By Jedidiah Evans. Published in Issue 10 of Paper Chained in June 2023.

Hannah is serving coffee to a line of trendy kids. There are always trendy kids at this café. It’s one of those cool, suburban places. Kids who want to live in the Inner West—or, who don’t to want to live in the Inner West—but enjoy shopping malls, living with their parents, and the clean lawns of the outer suburbs. They like coffee in misshapen ceramic mugs, cold concrete seats, and austere waitstaff who shift between flirty and standoffish depending on your level of cool.

Hannah is cool, or cool-seeming, but she’s also uncommonly friendly. I’m standing behind one of the cool ones, who briskly orders and then departs in the middle of a conversation with Hannah. Or rather, she leaves as Hannah starts that kind of polite, small talk you expect from your barista. We share a laugh, one of those “Well-I-guess-some-folks-are-busy” laughs. Hannah’s laugh is warm and expresses a form of solidarity shared with people—like me, I want to believe—who feel like politeness is necessary, but who try not to demand it too much from others.

Hannah asks me the question that her previous customer left dangling: “Busy day ahead?”

It’s a question that could be insipid if not asked with the kind of warmth Hannah adds to the word “busy,” like she assumes that I probably am, and feels the burden of busyness, and hopes that the day is lovelier than anticipated.

“Well, not busy, but a stranger day than normal” I offer in response. I have a habit of oversharing. I’m always adding those leading statements, eager to start up a conversation anywhere I go. And then I tell her why it’s strange.

“I’m teaching a prison writing workshop at Parklea Correctional Centre today.”

Teaching in a prison is a weird, universal conversation starter. Sometimes, the conversation is terse and uncomfortable. My audience squirms in obvious discomfort when they learn the person in front of them spends time with criminals. Other times, the conversation is warm and illuminating and full of helpful questions and clarifications and—let’s be honest—I’m probably always fishing a little for that glint of admiration or interest that fuels my ego in less saintly moments. Which are frequent.

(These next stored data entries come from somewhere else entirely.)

[src/rtl/leq_pkg.sv]
package leq_pkg;

  // What the merge controller decided for the current cycle.
  typedef enum logic [1:0] {
    MRG_IDLE = 2'd0,
    MRG_SAME = 2'd1,
    MRG_JOIN = 2'd2,
    MRG_INIT = 2'd3
  } merge_kind_t;

  // Number of table entries for a label width.
  function automatic int unsigned label_count(input int unsigned width);
    return 32'd1 << width;
  endfunction

endpackage

[src/rtl/leq_read_mux.sv]
module leq_read_mux #(
  parameter int unsigned LABEL_W  = 5,
  parameter int unsigned N_LABELS = 32
) (
  input  logic [N_LABELS*LABEL_W-1:0] tab_flat_i,
  input  logic [LABEL_W-1:0]          addr_i,
  output logic [LABEL_W-1:0]          root_o
);

  // Entry k sits at bits [k*LABEL_W +: LABEL_W].
  always_comb begin
    root_o = tab_flat_i[addr_i*LABEL_W +: LABEL_W];
  end

endmodule

[src/rtl/leq_merge_ctrl.sv]
module leq_merge_ctrl
  import leq_pkg::*;
#(
  parameter int unsigned LABEL_W = 5
) (
  input  logic               clk,
  input  logic               rst_n,
  input  logic               init_i,
  input  logic               merge_valid_i,
  input  logic [LABEL_W-1:0] root_a_i,
  input  logic [LABEL_W-1:0] root_b_i,
  output merge_kind_t        kind_o,
  output logic               fire_o,
  output logic               join_o,
  output logic [LABEL_W-1:0] old_root_o,
  output logic [LABEL_W-1:0] new_root_o,
  output logic               done_o
);

  function automatic logic [LABEL_W-1:0] pick_lo(input logic [LABEL_W-1:0] x,
                                                 input logic [LABEL_W-1:0] y);
    return (x < y) ? x : y;
  endfunction

  function automatic logic [LABEL_W-1:0] pick_hi(input logic [LABEL_W-1:0] x,
                                                 input logic [LABEL_W-1:0] y);
    return (x < y) ? y : x;
  endfunction

  always_comb begin
    if (init_i)                     kind_o = MRG_INIT;
    else if (!merge_valid_i)        kind_o = MRG_IDLE;
    else if (root_a_i == root_b_i)  kind_o = MRG_SAME;
    else                            kind_o = MRG_JOIN;
  end

  assign fire_o     = (kind_o == MRG_SAME) || (kind_o == MRG_JOIN);
  assign join_o     = (kind_o == MRG_JOIN);
  assign new_root_o = pick_lo(root_a_i, root_b_i);
  assign old_root_o = pick_hi(root_a_i, root_b_i);

  always_ff @(posedge clk or negedge rst_n) begin
    if (!rst_n) done_o <= 1'b0;
    else        done_o <= fire_o;
  end

endmodule

[src/rtl/leq_entry.sv]
module leq_entry #(
  parameter int unsigned LABEL_W = 5,
  parameter int unsigned IDX     = 0
) (
  input  logic               clk,
  input  logic               rst_n,
  input  logic               init_i,
  input  logic               join_i,
  input  logic [LABEL_W-1:0] old_root_i,
  input  logic [LABEL_W-1:0] new_root_i,
  output logic [LABEL_W-1:0] root_q
);

  localparam logic [LABEL_W-1:0] SELF = LABEL_W'(IDX);

  // Each entry compares itself against the losing root and redirects.
  always_ff @(posedge clk or negedge rst_n) begin
    if (!rst_n)                             root_q <= SELF;
    else if (init_i)                        root_q <= SELF;
    else if (join_i && root_q == old_root_i) root_q <= new_root_i;
  end

endmodule

[src/rtl/label_root_table.sv]
module label_root_table
  import leq_pkg::*;
#(
  parameter int unsigned LABEL_W  = 5,
  parameter int unsigned RD_PORTS = 4
) (
  input  logic                        clk,
  input  logic                        rst_n,
  input  logic                        init_i,
  input  logic                        merge_valid_i,
  input  logic [LABEL_W-1:0]          merge_a_i,
  input  logic [LABEL_W-1:0]          merge_b_i,
  output logic                        merge_done_o,
  input  logic [RD_PORTS*LABEL_W-1:0] rd_addr_i,
  output logic [RD_PORTS*LABEL_W-1:0] rd_root_o
);

  localparam int unsigned N_LABELS = label_count(LABEL_W);

  // Named internal events, brought out for the bound checker.
  logic [N_LABELS*LABEL_W-1:0] tab_flat;
  logic [LABEL_W-1:0]          root_a;
  logic [LABEL_W-1:0]          root_b;
  logic [LABEL_W-1:0]          old_root;
  logic [LABEL_W-1:0]          new_root;
  logic                        merge_fire;
  logic                        merge_join;
  merge_kind_t                 merge_kind;

  // Roots of the two merge operands, sampled before the edge.
  leq_read_mux #(.LABEL_W(LABEL_W), .N_LABELS(N_LABELS)) u_rd_a (
    .tab_flat_i (tab_flat),
    .addr_i     (merge_a_i),
    .root_o     (root_a)
  );

  leq_read_mux #(.LABEL_W(LABEL_W), .N_LABELS(N_LABELS)) u_rd_b (
    .tab_flat_i (tab_flat),
    .addr_i     (merge_b_i),
    .root_o     (root_b)
  );

  leq_merge_ctrl #(.LABEL_W(LABEL_W)) u_ctrl (
    .clk           (clk),
    .rst_n         (rst_n),
    .init_i        (init_i),
    .merge_valid_i (merge_valid_i),
    .root_a_i      (root_a),
    .root_b_i      (root_b),
    .kind_o        (merge_kind),
    .fire_o        (merge_fire),
    .join_o        (merge_join),
    .old_root_o    (old_root),
    .new_root_o    (new_root),
    .done_o        (merge_done_o)
  );

  for (genvar e = 0; e < N_LABELS; e++) begin : g_entry
    leq_entry #(.LABEL_W(LABEL_W), .IDX(e)) u_entry (
      .clk        (clk),
      .rst_n      (rst_n),
      .init_i     (init_i),
      .join_i     (merge_join),
      .old_root_i (old_root),
      .new_root_i (new_root),
      .root_q     (tab_flat[e*LABEL_W +: LABEL_W])
    );
  end

  for (genvar p = 0; p < RD_PORTS; p++) begin : g_port
    leq_read_mux #(.LABEL_W(LABEL_W), .N_LABELS(N_LABELS)) u_rd (
      .tab_flat_i (tab_flat),
      .addr_i     (rd_addr_i[p*LABEL_W +: LABEL_W]),
      .root_o     (rd_root_o[p*LABEL_W +: LABEL_W])
    );
  end

endmodule

[config.mk]
export PLATFORM = sky130hd
export DESIGN_NAME = label_root_table
export DESIGN_NICKNAME = d
export VERILOG_FILES = /design/src/rtl/leq_pkg.sv /design/src/rtl/leq_read_mux.sv /design/src/rtl/leq_merge_ctrl.sv /design/src/rtl/leq_entry.sv /design/src/rtl/label_root_table.sv
export SDC_FILE = /design/constraint.sdc
export NUM_CORES = 1
export LEC_CHECK = 0
export CAP_MARGIN = 25
export CORE_MARGIN = 2
export CORE_UTILIZATION = 40
export CTS_BUF_LIST = sky130_fd_sc_hd__clkbuf_8
export DETAILED_ROUTE_END_ITERATION = 12
export DONT_BUFFER_PORTS = 1
export GPL_TIMING_DRIVEN = 1
export PLACE_DENSITY_LB_ADDON = 0.12
export SLEW_MARGIN = 25
export SYNTH_ARGS = -nofsm -noshare
export SYNTH_HDL_FRONTEND = slang
export SYNTH_SLANG_ARGS = --single-unit
[constraint.sdc]
create_clock -name clk -period 7.9 [get_ports clk]
set_clock_uncertainty 0.1 [all_clocks]
set_input_delay 0.79 -clock clk [delete_from_list [all_inputs] [get_ports clk]]
set_output_delay 0.79 -clock clk [all_outputs]
set_load 0.05 [all_outputs]
Word level (Yosys, flattened, before mapping)
Cells that the tools add are included.
Widths: inputs -> output; s select.
- flip-flop bits (word level): 161
- bits in latches: 0
- bits in writable memories: 0
- memory bits (read-only): 0
- input port bits: 34
- output and inout port bits: 21
- word-level logic and storage cells: 215
- memories kept: 0
- add/sub/neg operators: 0
- $mul: 6
- div/mod/pow operators: 0
- order comparisons: 1
- eq/ne operators: 35
- shift operators: 6
- multiplexer cells: 69
- bitwise gates (word level): 0
- reductions and logical operators: 65
- operators by type and width (operator ; count):
    $shiftx 160x9->5 ; 6
    $mux 5 ; 66
    $eq 5x5->1 ; 33
    $reduce_bool 2->1 ; 32
    $mul 5x3->8 const B ; 6
    $logic_and 1x1->1 ; 32
    $mux 2 ; 3
    $lt 5x5->1 ; 1
    $eq 2x1->1 const B ; 1
    $eq 2x2->1 const B ; 1
    $logic_or 1x1->1 ; 1

Logic depth before layout (Yosys ltp)
- depth in word-level cells: 10
- mapped depth: 22

Hierarchy
Synthesis repeated with hierarchy kept, for this count alone.
- cells, all modules: 1355
- area, all modules: 17505.5 sq um
- by module, submodules not included (module ; times used ; cells an instance ; area each (sq um) ; seq. area each (sq um)):
    leq_read_mux ; 6 ; 66 ; 1258.7 ; 0.0
    leq_entry at g_entry[10].u_entry ... ; 6 ; 29 ; 302.8 ; 127.6
    leq_entry at g_entry[11].u_entry ... ; 6 ; 29 ; 299.0 ; 128.9
    leq_entry at g_entry[19].u_entry ... ; 3 ; 29 ; 297.8 ; 128.9
    leq_entry at g_entry[23].u_entry ... ; 3 ; 29 ; 294.0 ; 130.1
    leq_entry at g_entry[16].u_entry ... ; 2 ; 29 ; 307.8 ; 126.4
    leq_entry at g_entry[17].u_entry ... ; 2 ; 29 ; 305.3 ; 127.6
    leq_entry at g_entry[15].u_entry ... ; 2 ; 29 ; 295.3 ; 130.1
    leq_merge_ctrl ; 1 ; 32 ; 324.1 ; 25.0
    leq_entry at g_entry[0].u_entry ; 1 ; 28 ; 309.0 ; 125.1
    leq_entry at g_entry[4].u_entry ; 1 ; 29 ; 309.0 ; 126.4
    leq_entry at g_entry[2].u_entry ; 1 ; 29 ; 306.5 ; 126.4
    leq_entry at g_entry[8].u_entry ; 1 ; 29 ; 305.3 ; 126.4
    leq_entry at g_entry[5].u_entry ; 1 ; 29 ; 304.0 ; 127.6
    +3 rows ; -- ; -- ; -- ; --

Worst setup path after synthesis
OpenSTA, ideal clock, no wires.
- path type: in2reg
- from: input merge_a_i[2]
- to: register g_entry[7].u_entry.root_q[4]
- arrival time: 5.213 ns
- required time: 7.663 ns
- setup slack: 2.450 ns
- stages: 18
- path buffers: 5
- cell sequence: buf_2 > buf_2 > mux4_2 > mux4_2 > mux2i_4 > buf_2 > inv_1 > ha_1 > nand3_1 > o21ai_1 > o41a_1 > a31o_2 > buf_2 > buf_2 > xnor2_1 > a2111oi_0 > nand3_1 > mux2i_1
- word-level cells in the longest chain between the ends: 9
- elaborated cells between the ends (all ways): 15
- classes of those cells: 1 x mul; 1 x order compare; 3 x eq/ne; 1 x shift; 7 x mux; 2 x reduce/logical
- ends and longest elaborated chain (item ; RTL line ; text):
    start: declaration ; label_root_table.sv:11 ; input logic [LABEL_W-1:0] merge_a_i,
    $mul 5x3->8 (*) ; leq_read_mux.sv:12 ; root_o = tab_flat_i[addr_i*LABEL_W +: LABEL_W];
    $shiftx 160x9->5 (*) ; leq_read_mux.sv:12 ;
    branches (longest 7 deep; another with $lt 5x5->1) ; -- ;
    end signal: assignment ; leq_entry.sv:20 ; else if (join_i && root_q == old_root_i) root_q <= new_root_i;
    end: declaration ; leq_entry.sv:11 ; output logic [LABEL_W-1:0] root_q
Every way passes the cells marked *. The select of a mux whose other input is x is not followed.
A chain may end at the register's enable or synchronous reset.

Worst setup path after layout
- from: register g_entry[22].u_entry.root_q[3]
- to: register g_entry[16].u_entry.root_q[3]
- word-level cells in the longest chain between the ends: 8
- elaborated cells between the ends (all ways): 15
- classes of those cells: 1 x order compare; 3 x eq/ne; 2 x shift; 7 x mux; 2 x reduce/logical
- ends and longest elaborated chain (item ; RTL line):
    start: declaration ; leq_entry.sv:11
    start signal: assignment ; leq_entry.sv:20
    branches (longest 8 deep; another with $lt 5x5->1) ; --
    end signal: assignment ; leq_entry.sv:20
    end: declaration ; leq_entry.sv:11
Several ways; the timed one is not identified. The select of a mux whose other input is x is not followed.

Hannah doesn’t look uncomfortable, nor does she take the bait and say the typical, “Oh, how interesting” or “What got you into that?” which are my typical conversational diving platforms. No. Instead she looks sad and suddenly older and serious. It’s not a look you expect to see on strangers. It’s rare to see on the faces of young and beautiful people—Hannah is young and beautiful, like everyone in the café. It’s that look that reminds you that people have lived longer lives than you in a shorter time. That age and experience are not the same thing, and never have been.

“Oh,” she stumbles, “this might be oversharing, but... my brother is actually in Parklea.”

And then suddenly I am a doddering, awkward fool who has no good words left, and no kind comfort to share, and nothing that will mend whatever violence and pain lives under those words. What’s worse, I know how tough Parklea is—how unlikely it is that Hannah’s brother is doing okay, that he is coping, that he is with good people, that he is rehabilitating. 

So now I’m the guy who has been inside the place that I learn later Hannah has never been, and while she’s pleased to learn that services like mine exist, I foolishly blather to her that my class is a rarity, and that remand prisoners like her brother have little access to services, and that sentencing will help, probably, but how can I really know that? And so I ramble and ramble and realise that teaching writing to a group of men inside a prison doesn’t heal whatever hurt Hannah feels.

Why did I lead with my impressive story that I teach prison writing workshops, if all I can say to someone with a brother inside is that he’s probably having a hard time, and things might get better, and that I could look him up?—but at that she looks afraid and I stop saying anything at all.

Hannah is warm and kind and she asks for my order, and I get some mushroom thing, and I sit down, and she brings me my food and coffee, and our conversation lingers like an aftershock, and I cannot say what I want to say. Which is this.

I am sorry. I don’t understand. I’m scared for your brother. I need to believe that there are ways forward, even for him. But you are doing so well. You are luminous and lovely and whatever pain your family harbours, you exude warmth and light and that’s a miracle. You are a miracle.

But instead, I drink my coffee and eat my mushroom thing and try to avoid eye contact with Hannah, because what do you do with that kind of naked vulnerability and pain when you’re standing at a counter, ordering coffee?

There were better ways to respond. Truer things to say. All I know is that I shouldn’t start conversations with strangers if I’m afraid to stare headlong into the beauty and depravity and hope and hopelessness of their lives.

Hannah isn’t afraid. Maybe I still am. Even after all this time.